Your program should write a single file called <input-file-name>.<no-of-generations>.csv (from one designated rank) that contains comma separated values representing the board. There should be one line (containing the x coordinate, a comma, and then the y coordinate) for each occupied cell at the end of the last iteration. Sample output files are available:

life.1.256x256.100.csv is the output of the file life.1.256x256.data run for 100 generations on a 256x256 board
life.2.256x256.100.csv is the output of the file life.2.256x256.data run for 100 generations on a 256x256 board

Similar to the output files above, your output in the file should be sorted by the X and Y coordinates.

The only print from your program to standard output should be from process 0 that looks like this:


        TIME: Min: 25.389 s Avg: 27.452 s Max: 41.672 s

where Min, Avg and Max time (in seconds) are calculated using MPI reduction operations over the individual time measurements of the "main" loop (over generations) on different processes for the sample final.512x512.data input file.

Parallel Version

Figure out how you will decompose the problem for parallel execution. Remember that MPI (at least the OpenMPI implementation) does not always have great communication performance and so you will want to make message passing infrequent. Also, you will need to be concerned about static load balancing during data distribution/domain decomposition. To learn about decomposing the problem in different ways, you must generate two parallel versions of the program, one that uses a 1D decomposition (rows or columns) and one that uses a 2D decomposition (both rows and columns).

What to Submit

You must submit the following files and no other files:

life1d.[c,C,f77,f90]: parallel version with 1D decomposition, where the file extension depends on the language used for the implementation
life2d.[c,C,f77,f90]: parallel version with 2D decomposition
Makefile that will compile your code successfully on deepthought2 when using mpicc or mpicxx. You can see a sample Makefile here. Make sure that the executable names are life1d and life2d, and do not include the executables in the tarball.
You must also submit a short report (pdf) with performance results (two line plots). The line plots should present the execution times to run the 1D and 2D parallel versions respectively on the input file final.512x512.data (for 4, 8, 16, and 32 processes), running on a 512x512 board for 500 iterations. Since the cluster you run on has 20 cores per node, you must time your code running on two different numbers of cores per node (--ntasks-per-node=8 and 16) to see the performance effects. In total, you will be running each program 8 times for 4 process counts X 2 cores/node settings. In the report, you should mention:
- how you did the decompositions
- how was the initial data distribution done
- what are the performance results, and are they what you expected

You should put the code, Makefile and report in a single directory (named LastName-FirstName-assign1), compress it to .tar.gz (LastName-FirstName-assign1.tar.gz) and upload that to ELMS.

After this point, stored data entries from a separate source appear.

$ cat config.mk
export PLATFORM = sky130hd
export DESIGN_NAME = seq_alu_hs
export DESIGN_NICKNAME = d
export VERILOG_FILES = /design/src/rtl/seq_alu_hs.sv
export SDC_FILE = /design/constraint.sdc
export NUM_CORES = 1
export LEC_CHECK = 0
export ABC_AREA = 0
export BUFFER_PORTS_ARGS = -buffer_cell sky130_fd_sc_hd__buf_2
export CELL_PAD_IN_SITES_DETAIL_PLACEMENT = 0
export CELL_PAD_IN_SITES_GLOBAL_PLACEMENT = 1
export CORE_MARGIN = 3
export CORE_UTILIZATION = 35
export DETAILED_ROUTE_END_ITERATION = 8
export GPL_ROUTABILITY_DRIVEN = 0
export HOLD_SLACK_MARGIN = 0.08
export PLACE_DENSITY = 0.79
export SETUP_SLACK_MARGIN = 0.02
export SLEW_MARGIN = 0
export SYNTH_ARGS = -nofsm -noshare
export SYNTH_HDL_FRONTEND = slang
export SYNTH_SLANG_ARGS = --single-unit
$ cat constraint.sdc
create_clock -name clk -period 2.65 [get_ports clk]
set_input_delay 0.3975 -clock clk [delete_from_list [all_inputs] [get_ports clk]]
set_output_delay 0.3975 -clock clk [all_outputs]
set_load 0.02 [all_outputs]
$ cat src/rtl/seq_alu_hs.sv
// seq_alu_hs: registered ALU with valid/ready flow control on both sides.
// Single-cycle ops (AND/ADD/OR/XOR/SUB/SLT, and illegal 111) produce their
// result one cycle after acceptance. MUL is unsigned shift-add, one step per
// cycle over WIDTH cycles, with the full 2*WIDTH product split across
// result_hi/result.
//
// Handshake: a transfer happens on a rising edge where valid & ready are both
// high. Input side: in_ready is high only in IDLE, and operands are taken
// at the accepting edge. Output side: out_valid and every result/flag output
// hold steady in DONE until out_ready is seen, and the block then returns to
// IDLE. It cannot accept a new op in that same cycle.
module seq_alu_hs #(
  parameter int WIDTH = 5,
  parameter int CNT_W = 3
) (
  input  logic             clk,
  input  logic             reset,
  input  logic             in_valid,
  output logic             in_ready,
  input  logic [2:0]       op,
  input  logic [WIDTH-1:0] a,
  input  logic [WIDTH-1:0] b,
  output logic             out_valid,
  input  logic             out_ready,
  output logic [WIDTH-1:0] result,
  output logic [WIDTH-1:0] result_hi,
  output logic             zero,
  output logic             carry,
  output logic             ovf,
  output logic             err,
  output logic [1:0]       state_dbg
);

  typedef enum logic [1:0] {IDLE = 2'd0, BUSY = 2'd1, DONE = 2'd2} state_t;

  localparam logic [2:0] OP_AND = 3'b000;
  localparam logic [2:0] OP_ADD = 3'b001;
  localparam logic [2:0] OP_OR  = 3'b010;
  localparam logic [2:0] OP_XOR = 3'b011;
  localparam logic [2:0] OP_SUB = 3'b100;
  localparam logic [2:0] OP_SLT = 3'b101;
  localparam logic [2:0] OP_MUL = 3'b110;

  localparam logic [CNT_W-1:0] LAST_STEP = CNT_W'(WIDTH - 1);

  state_t               state;
  logic [CNT_W-1:0]     cnt;
  logic [WIDTH-1:0]     a_q;
  logic [2*WIDTH-1:0]   prod;

  logic [WIDTH:0]       add_w;
  logic [WIDTH:0]       sub_w;
  logic [WIDTH-1:0]     c_res;
  logic                 c_carry;
  logic                 c_ovf;
  logic                 c_err;
  logic [WIDTH:0]       mul_sum;
  logic [2*WIDTH-1:0]   mul_next;

  assign in_ready  = (state == IDLE);
  assign state_dbg = state;

  // Single-cycle datapath evaluated on the live operands at the accept edge.
  always_comb begin
    add_w   = {1'b0, a} + {1'b0, b};
    sub_w   = {1'b0, a} + {1'b0, ~b} + (WIDTH+1)'(1);
    c_res   = '0;
    c_carry = 1'b0;
    c_ovf   = 1'b0;
    c_err   = 1'b0;
    case (op)
      OP_AND: c_res = a & b;
      OP_ADD: begin
        c_res   = add_w[WIDTH-1:0];
        c_carry = add_w[WIDTH];
        c_ovf   = (a[WIDTH-1] == b[WIDTH-1]) && (add_w[WIDTH-1] != a[WIDTH-1]);
      end
      OP_OR:  c_res = a | b;
      OP_XOR: c_res = a ^ b;
      OP_SUB: begin
        c_res   = sub_w[WIDTH-1:0];
        // carry-out of a + ~b + 1 is "no borrow", so invert it
        c_carry = ~sub_w[WIDTH];
        c_ovf   = (a[WIDTH-1] != b[WIDTH-1]) && (sub_w[WIDTH-1] != a[WIDTH-1]);
      end
      OP_SLT: c_res = ($signed(a) < $signed(b)) ? WIDTH'(1) : '0;
      OP_MUL: c_res = '0;
      default: c_err = 1'b1;
    endcase
  end

  // One shift-add step: conditionally add the multiplicand into the upper
  // half, then shift the whole product right (multiplier bits drain out low).
  always_comb begin
    mul_sum  = {1'b0, prod[2*WIDTH-1:WIDTH]} + (prod[0] ? {1'b0, a_q} : '0);
    mul_next = {mul_sum, prod[WIDTH-1:1]};
  end

  // Control FSM with registered result and flags.
  always_ff @(posedge clk or posedge reset) begin
    if (reset) begin
      state     <= IDLE;
      cnt       <= '0;
      a_q       <= '0;
      prod      <= '0;
      out_valid <= 1'b0;
      result    <= '0;
      result_hi <= '0;
      zero      <= 1'b0;
      carry     <= 1'b0;
      ovf       <= 1'b0;
      err       <= 1'b0;
    end else begin
      case (state)
        IDLE: begin
          if (in_valid) begin
            if (op == OP_MUL) begin
              a_q   <= a;
              prod  <= {{WIDTH{1'b0}}, b};
              cnt   <= '0;
              state <= BUSY;
            end else begin
              result    <= c_res;
              result_hi <= '0;
              zero      <= (c_res == '0);
              carry     <= c_carry;
              ovf       <= c_ovf;
              err       <= c_err;
              out_valid <= 1'b1;
              state     <= DONE;
            end
          end
        end
        BUSY: begin
          prod <= mul_next;
          if (cnt == LAST_STEP) begin
            cnt       <= '0;
            result    <= mul_next[WIDTH-1:0];
            result_hi <= mul_next[2*WIDTH-1:WIDTH];
            zero      <= (mul_next == '0);
            carry     <= 1'b0;
            ovf       <= 1'b0;
            err       <= 1'b0;
            out_valid <= 1'b1;
            state     <= DONE;
          end else begin
            cnt <= cnt + CNT_W'(1);
          end
        end
        DONE: begin
          if (out_ready) begin
            out_valid <= 1'b0;
            state     <= IDLE;
          end
        end
        default: state <= IDLE;
      endcase
    end
  end

endmodule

If you want to try a bigger board, to see if you can get better speedups with more processes, try running on the input file life.1024x1024.data.

Tips

Quick deepthought2 primer.
Use the compiler flag -g while debugging but -O2 when collecting performance numbers.
MPI_Wtime example

Grading

The project will be graded as follows:

Component	Percentage
Runs correctly with 4 processes	30 (15% each decomposition)
Runs correctly with 16 processes	40 (20% each decomposition)
Speedup with 4 processes	10 (5% each decomposition)
Speedup with 16 processes	10 (5% each decomposition)
Writeup	10

NOTE: If your program does not run correctly, you do NOT get any points for performance/speedup.

The speedup will be computed using the provided serial code as the baseline. You will get full points as long as your speedup is within 2 times (2x) of the expected speedup. For performance worse than 2x of the expected speedup, you will receive credit proportional to your speedup.